- **Exercise prompt**:
Print the records below from the first line through the line containing "output logic [ADDR_WIDTH:0]", both included, word for word.

- **Records for processing**:
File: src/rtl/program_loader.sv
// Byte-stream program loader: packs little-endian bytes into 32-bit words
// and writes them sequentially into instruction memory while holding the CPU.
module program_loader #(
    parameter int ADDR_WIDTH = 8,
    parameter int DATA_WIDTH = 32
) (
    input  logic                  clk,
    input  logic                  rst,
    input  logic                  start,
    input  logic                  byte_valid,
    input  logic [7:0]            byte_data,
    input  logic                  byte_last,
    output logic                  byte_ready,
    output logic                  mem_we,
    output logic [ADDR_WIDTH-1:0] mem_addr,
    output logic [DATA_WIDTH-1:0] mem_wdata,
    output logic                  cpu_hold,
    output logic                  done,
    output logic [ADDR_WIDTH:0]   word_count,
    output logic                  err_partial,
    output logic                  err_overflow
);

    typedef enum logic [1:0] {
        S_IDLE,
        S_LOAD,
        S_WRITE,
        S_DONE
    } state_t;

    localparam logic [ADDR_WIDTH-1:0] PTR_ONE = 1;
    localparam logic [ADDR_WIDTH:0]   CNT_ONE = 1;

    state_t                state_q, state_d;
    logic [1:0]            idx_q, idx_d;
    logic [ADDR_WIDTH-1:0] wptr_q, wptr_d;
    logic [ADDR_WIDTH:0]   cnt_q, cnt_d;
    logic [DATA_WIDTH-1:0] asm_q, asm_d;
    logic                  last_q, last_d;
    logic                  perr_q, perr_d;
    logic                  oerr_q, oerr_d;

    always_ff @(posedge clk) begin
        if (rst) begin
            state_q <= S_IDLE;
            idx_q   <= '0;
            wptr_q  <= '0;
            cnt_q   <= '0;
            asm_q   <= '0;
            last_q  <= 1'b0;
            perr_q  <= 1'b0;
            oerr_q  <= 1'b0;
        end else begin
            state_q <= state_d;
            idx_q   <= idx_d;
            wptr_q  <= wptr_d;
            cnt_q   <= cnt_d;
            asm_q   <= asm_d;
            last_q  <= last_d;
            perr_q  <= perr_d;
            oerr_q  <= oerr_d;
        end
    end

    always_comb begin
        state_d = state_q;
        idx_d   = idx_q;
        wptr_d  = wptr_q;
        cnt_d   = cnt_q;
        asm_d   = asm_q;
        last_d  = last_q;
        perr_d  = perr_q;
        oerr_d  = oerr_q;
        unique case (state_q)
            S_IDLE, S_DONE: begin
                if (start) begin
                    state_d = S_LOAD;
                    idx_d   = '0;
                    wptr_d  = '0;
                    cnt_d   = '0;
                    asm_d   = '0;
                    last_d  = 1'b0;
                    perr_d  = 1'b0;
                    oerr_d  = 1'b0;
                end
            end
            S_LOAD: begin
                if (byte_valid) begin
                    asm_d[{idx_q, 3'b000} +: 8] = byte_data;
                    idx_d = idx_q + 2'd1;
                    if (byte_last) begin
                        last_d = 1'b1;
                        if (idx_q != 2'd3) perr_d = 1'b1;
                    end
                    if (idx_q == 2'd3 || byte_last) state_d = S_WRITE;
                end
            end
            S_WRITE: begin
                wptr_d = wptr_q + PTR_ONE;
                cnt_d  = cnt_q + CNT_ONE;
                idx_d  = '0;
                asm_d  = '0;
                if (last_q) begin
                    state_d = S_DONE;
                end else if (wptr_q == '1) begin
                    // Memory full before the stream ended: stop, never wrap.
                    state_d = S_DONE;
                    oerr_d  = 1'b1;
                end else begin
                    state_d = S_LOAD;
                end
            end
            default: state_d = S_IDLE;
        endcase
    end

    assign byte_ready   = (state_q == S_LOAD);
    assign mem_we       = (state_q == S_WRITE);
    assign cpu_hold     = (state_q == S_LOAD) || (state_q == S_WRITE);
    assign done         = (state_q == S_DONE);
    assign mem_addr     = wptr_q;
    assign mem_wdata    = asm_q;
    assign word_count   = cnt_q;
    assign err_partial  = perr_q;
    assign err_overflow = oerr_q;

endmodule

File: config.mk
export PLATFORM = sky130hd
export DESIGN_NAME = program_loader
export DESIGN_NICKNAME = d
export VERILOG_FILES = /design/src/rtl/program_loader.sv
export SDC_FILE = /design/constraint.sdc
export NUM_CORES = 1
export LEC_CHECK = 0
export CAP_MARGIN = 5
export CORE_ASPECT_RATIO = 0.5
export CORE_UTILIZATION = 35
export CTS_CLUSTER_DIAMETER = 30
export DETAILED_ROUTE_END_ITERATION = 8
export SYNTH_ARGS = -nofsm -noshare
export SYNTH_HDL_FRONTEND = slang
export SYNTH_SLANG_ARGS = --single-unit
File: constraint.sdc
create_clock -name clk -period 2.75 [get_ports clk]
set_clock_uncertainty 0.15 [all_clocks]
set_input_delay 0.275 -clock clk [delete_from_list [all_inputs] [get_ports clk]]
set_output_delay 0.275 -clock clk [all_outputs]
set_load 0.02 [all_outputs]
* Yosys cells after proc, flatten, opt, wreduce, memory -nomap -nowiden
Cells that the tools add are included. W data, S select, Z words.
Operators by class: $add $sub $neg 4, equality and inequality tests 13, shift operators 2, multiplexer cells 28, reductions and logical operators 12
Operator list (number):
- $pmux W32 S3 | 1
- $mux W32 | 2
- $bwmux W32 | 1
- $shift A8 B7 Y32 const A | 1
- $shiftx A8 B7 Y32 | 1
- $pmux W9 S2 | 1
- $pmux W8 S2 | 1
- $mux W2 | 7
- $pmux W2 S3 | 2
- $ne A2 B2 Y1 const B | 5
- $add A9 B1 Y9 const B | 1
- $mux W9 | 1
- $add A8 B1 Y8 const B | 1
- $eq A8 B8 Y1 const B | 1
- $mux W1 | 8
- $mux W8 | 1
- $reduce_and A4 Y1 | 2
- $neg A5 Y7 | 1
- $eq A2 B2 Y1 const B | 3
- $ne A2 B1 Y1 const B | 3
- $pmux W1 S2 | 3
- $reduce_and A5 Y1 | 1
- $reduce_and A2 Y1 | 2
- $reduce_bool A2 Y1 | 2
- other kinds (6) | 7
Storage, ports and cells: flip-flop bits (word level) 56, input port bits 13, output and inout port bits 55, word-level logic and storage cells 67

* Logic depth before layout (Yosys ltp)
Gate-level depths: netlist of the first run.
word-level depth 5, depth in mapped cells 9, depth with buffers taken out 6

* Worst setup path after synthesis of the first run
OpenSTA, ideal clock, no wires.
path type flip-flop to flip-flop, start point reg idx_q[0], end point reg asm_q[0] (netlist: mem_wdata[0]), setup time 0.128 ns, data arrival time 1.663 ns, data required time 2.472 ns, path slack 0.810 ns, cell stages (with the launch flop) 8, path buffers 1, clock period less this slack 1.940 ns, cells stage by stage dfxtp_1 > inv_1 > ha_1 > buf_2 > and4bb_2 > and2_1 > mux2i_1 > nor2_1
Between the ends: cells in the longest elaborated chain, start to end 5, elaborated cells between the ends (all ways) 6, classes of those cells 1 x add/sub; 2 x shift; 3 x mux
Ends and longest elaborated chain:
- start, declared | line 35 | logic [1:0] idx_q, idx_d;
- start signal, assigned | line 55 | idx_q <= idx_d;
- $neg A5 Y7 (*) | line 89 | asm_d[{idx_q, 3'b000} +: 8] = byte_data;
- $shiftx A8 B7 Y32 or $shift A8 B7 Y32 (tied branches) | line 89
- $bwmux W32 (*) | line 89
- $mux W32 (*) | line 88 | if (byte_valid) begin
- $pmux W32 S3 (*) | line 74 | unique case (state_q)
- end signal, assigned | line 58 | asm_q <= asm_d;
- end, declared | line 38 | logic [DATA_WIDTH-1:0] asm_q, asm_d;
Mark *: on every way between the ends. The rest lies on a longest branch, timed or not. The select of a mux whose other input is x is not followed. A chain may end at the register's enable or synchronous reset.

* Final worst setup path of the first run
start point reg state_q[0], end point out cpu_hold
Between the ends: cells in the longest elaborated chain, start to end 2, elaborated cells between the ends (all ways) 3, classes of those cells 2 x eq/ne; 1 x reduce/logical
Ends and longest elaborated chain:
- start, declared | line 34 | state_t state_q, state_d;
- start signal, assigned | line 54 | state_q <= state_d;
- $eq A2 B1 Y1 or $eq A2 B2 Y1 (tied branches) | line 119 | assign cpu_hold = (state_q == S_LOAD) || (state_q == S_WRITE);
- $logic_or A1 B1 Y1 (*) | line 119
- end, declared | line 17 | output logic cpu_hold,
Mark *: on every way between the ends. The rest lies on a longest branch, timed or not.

- **Task solution**:
File: src/rtl/program_loader.sv
// Byte-stream program loader: packs little-endian bytes into 32-bit words
// and writes them sequentially into instruction memory while holding the CPU.
module program_loader #(
    parameter int ADDR_WIDTH = 8,
    parameter int DATA_WIDTH = 32
) (
    input  logic                  clk,
    input  logic                  rst,
    input  logic                  start,
    input  logic                  byte_valid,
    input  logic [7:0]            byte_data,
    input  logic                  byte_last,
    output logic                  byte_ready,
    output logic                  mem_we,
    output logic [ADDR_WIDTH-1:0] mem_addr,
    output logic [DATA_WIDTH-1:0] mem_wdata,
    output logic                  cpu_hold,
    output logic                  done,
    output logic [ADDR_WIDTH:0]   word_count,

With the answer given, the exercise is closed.